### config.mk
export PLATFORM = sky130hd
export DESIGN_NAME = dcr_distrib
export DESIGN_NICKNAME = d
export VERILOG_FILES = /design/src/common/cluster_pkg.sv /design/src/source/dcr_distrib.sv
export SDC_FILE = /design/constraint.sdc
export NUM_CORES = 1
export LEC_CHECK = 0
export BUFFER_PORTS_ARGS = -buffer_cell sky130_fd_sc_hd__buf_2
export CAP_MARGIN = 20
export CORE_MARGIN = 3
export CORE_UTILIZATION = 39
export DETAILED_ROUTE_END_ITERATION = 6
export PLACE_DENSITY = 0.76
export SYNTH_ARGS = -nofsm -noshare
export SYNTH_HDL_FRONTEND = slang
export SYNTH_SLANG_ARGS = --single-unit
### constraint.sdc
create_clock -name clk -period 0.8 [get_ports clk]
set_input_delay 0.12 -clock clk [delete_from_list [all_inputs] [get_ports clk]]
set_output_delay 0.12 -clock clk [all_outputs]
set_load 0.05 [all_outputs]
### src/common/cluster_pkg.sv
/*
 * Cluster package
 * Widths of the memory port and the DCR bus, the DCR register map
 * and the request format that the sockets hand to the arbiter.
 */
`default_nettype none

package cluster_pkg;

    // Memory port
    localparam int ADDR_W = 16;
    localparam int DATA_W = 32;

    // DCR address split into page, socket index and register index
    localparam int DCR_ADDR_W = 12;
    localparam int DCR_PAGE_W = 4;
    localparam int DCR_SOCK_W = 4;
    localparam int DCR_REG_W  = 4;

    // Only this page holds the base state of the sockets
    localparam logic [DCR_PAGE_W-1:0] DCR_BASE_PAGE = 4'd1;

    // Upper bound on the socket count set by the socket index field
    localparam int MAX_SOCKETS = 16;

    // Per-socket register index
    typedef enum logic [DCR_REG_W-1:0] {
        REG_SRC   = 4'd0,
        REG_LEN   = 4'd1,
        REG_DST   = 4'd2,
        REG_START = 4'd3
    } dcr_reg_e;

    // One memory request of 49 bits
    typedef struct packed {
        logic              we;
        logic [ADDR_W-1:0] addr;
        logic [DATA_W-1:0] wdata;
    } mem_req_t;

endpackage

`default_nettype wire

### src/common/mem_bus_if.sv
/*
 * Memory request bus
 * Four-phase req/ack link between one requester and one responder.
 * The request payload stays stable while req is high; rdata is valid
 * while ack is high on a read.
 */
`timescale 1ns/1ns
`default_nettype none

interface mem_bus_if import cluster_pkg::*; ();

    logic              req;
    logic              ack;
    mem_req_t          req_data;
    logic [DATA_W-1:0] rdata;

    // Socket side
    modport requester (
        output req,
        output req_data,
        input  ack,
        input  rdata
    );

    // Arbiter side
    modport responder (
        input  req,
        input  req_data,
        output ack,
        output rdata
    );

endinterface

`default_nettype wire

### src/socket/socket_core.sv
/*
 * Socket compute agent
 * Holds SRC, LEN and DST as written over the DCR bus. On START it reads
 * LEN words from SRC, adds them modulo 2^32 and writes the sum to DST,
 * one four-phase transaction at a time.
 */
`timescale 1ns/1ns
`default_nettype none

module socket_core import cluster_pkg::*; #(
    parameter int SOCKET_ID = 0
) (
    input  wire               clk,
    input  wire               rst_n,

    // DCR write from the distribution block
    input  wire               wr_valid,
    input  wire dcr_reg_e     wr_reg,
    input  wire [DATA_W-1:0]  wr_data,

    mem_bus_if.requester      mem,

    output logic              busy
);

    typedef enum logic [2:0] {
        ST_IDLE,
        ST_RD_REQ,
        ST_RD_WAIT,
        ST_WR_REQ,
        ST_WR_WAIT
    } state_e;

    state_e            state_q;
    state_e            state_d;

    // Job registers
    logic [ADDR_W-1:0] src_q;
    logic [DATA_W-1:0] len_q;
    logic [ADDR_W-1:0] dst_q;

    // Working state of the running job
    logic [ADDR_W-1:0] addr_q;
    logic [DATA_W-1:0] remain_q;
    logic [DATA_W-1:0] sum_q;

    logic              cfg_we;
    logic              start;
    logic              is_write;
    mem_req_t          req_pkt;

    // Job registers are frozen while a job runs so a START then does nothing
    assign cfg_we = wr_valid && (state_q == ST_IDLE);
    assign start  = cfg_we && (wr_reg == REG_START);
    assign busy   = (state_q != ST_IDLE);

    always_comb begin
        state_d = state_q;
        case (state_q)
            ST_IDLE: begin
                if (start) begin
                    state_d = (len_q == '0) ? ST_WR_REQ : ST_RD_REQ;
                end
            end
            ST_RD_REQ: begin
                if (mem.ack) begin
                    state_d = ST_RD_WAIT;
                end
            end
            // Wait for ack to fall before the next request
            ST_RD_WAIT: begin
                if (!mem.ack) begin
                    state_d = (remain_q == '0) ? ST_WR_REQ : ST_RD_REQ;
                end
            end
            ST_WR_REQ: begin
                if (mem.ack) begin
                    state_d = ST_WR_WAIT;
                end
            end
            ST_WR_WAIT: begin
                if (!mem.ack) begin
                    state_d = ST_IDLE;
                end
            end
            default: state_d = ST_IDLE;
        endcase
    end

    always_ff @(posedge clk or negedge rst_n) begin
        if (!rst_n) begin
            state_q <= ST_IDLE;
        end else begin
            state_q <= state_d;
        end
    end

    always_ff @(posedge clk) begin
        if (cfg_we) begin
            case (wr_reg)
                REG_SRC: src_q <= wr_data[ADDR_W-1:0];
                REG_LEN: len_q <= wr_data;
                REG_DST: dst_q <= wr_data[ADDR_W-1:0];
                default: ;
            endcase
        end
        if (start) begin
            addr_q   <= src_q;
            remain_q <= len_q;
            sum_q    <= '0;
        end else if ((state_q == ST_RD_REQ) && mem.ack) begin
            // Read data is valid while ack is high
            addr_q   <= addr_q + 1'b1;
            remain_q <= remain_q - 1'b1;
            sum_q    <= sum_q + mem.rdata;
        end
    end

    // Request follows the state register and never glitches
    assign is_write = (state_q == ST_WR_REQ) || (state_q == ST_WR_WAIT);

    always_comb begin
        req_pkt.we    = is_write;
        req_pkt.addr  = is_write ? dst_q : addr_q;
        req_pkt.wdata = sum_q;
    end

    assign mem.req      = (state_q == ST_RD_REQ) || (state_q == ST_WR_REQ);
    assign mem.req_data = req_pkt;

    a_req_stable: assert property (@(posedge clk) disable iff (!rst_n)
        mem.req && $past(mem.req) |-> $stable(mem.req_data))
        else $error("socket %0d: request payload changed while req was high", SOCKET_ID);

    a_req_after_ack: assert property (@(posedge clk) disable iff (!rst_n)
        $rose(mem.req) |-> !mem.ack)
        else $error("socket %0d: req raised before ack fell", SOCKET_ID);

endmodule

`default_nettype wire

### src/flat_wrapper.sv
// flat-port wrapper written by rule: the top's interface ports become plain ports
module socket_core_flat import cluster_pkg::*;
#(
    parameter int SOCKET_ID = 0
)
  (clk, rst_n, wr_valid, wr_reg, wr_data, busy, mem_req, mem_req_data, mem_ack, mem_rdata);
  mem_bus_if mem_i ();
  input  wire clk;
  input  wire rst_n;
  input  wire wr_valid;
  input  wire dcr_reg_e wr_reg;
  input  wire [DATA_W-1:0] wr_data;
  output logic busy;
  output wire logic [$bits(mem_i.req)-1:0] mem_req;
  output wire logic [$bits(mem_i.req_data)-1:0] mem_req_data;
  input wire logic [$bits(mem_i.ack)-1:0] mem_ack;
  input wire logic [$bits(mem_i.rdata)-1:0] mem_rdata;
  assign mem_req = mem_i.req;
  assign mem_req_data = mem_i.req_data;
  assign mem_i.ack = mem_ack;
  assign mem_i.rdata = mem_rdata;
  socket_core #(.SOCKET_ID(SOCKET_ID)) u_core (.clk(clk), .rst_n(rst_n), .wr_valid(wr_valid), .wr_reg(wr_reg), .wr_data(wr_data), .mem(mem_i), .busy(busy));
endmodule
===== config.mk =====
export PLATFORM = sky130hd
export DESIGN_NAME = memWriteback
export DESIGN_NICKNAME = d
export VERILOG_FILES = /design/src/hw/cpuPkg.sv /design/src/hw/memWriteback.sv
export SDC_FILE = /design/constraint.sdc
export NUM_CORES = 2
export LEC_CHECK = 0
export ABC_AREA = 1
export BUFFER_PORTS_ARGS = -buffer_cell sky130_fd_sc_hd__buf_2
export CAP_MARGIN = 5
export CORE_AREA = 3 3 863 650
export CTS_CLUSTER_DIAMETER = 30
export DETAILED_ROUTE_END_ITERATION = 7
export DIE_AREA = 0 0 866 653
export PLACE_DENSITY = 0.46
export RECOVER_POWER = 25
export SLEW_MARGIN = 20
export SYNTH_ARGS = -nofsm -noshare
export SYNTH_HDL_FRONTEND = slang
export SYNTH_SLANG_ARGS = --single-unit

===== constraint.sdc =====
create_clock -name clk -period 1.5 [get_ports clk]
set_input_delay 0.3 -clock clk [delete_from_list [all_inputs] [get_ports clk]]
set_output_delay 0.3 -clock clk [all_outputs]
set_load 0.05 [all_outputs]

# # # # # # #

→ **Problem to work on**:
Include the first line of the listing, the line with "REG_START = 4'd3", and every line between them, each repeated exactly, and output only those.

→ **Result**:
### config.mk
export PLATFORM = sky130hd
export DESIGN_NAME = dcr_distrib
export DESIGN_NICKNAME = d
export VERILOG_FILES = /design/src/common/cluster_pkg.sv /design/src/source/dcr_distrib.sv
export SDC_FILE = /design/constraint.sdc
export NUM_CORES = 1
export LEC_CHECK = 0
export BUFFER_PORTS_ARGS = -buffer_cell sky130_fd_sc_hd__buf_2
export CAP_MARGIN = 20
export CORE_MARGIN = 3
export CORE_UTILIZATION = 39
export DETAILED_ROUTE_END_ITERATION = 6
export PLACE_DENSITY = 0.76
export SYNTH_ARGS = -nofsm -noshare
export SYNTH_HDL_FRONTEND = slang
export SYNTH_SLANG_ARGS = --single-unit
### constraint.sdc
create_clock -name clk -period 0.8 [get_ports clk]
set_input_delay 0.12 -clock clk [delete_from_list [all_inputs] [get_ports clk]]
set_output_delay 0.12 -clock clk [all_outputs]
set_load 0.05 [all_outputs]
### src/common/cluster_pkg.sv
/*
 * Cluster package
 * Widths of the memory port and the DCR bus, the DCR register map
 * and the request format that the sockets hand to the arbiter.
 */
`default_nettype none

package cluster_pkg;

    // Memory port
    localparam int ADDR_W = 16;
    localparam int DATA_W = 32;

    // DCR address split into page, socket index and register index
    localparam int DCR_ADDR_W = 12;
    localparam int DCR_PAGE_W = 4;
    localparam int DCR_SOCK_W = 4;
    localparam int DCR_REG_W  = 4;

    // Only this page holds the base state of the sockets
    localparam logic [DCR_PAGE_W-1:0] DCR_BASE_PAGE = 4'd1;

    // Upper bound on the socket count set by the socket index field
    localparam int MAX_SOCKETS = 16;

    // Per-socket register index
    typedef enum logic [DCR_REG_W-1:0] {
        REG_SRC   = 4'd0,
        REG_LEN   = 4'd1,
        REG_DST   = 4'd2,
        REG_START = 4'd3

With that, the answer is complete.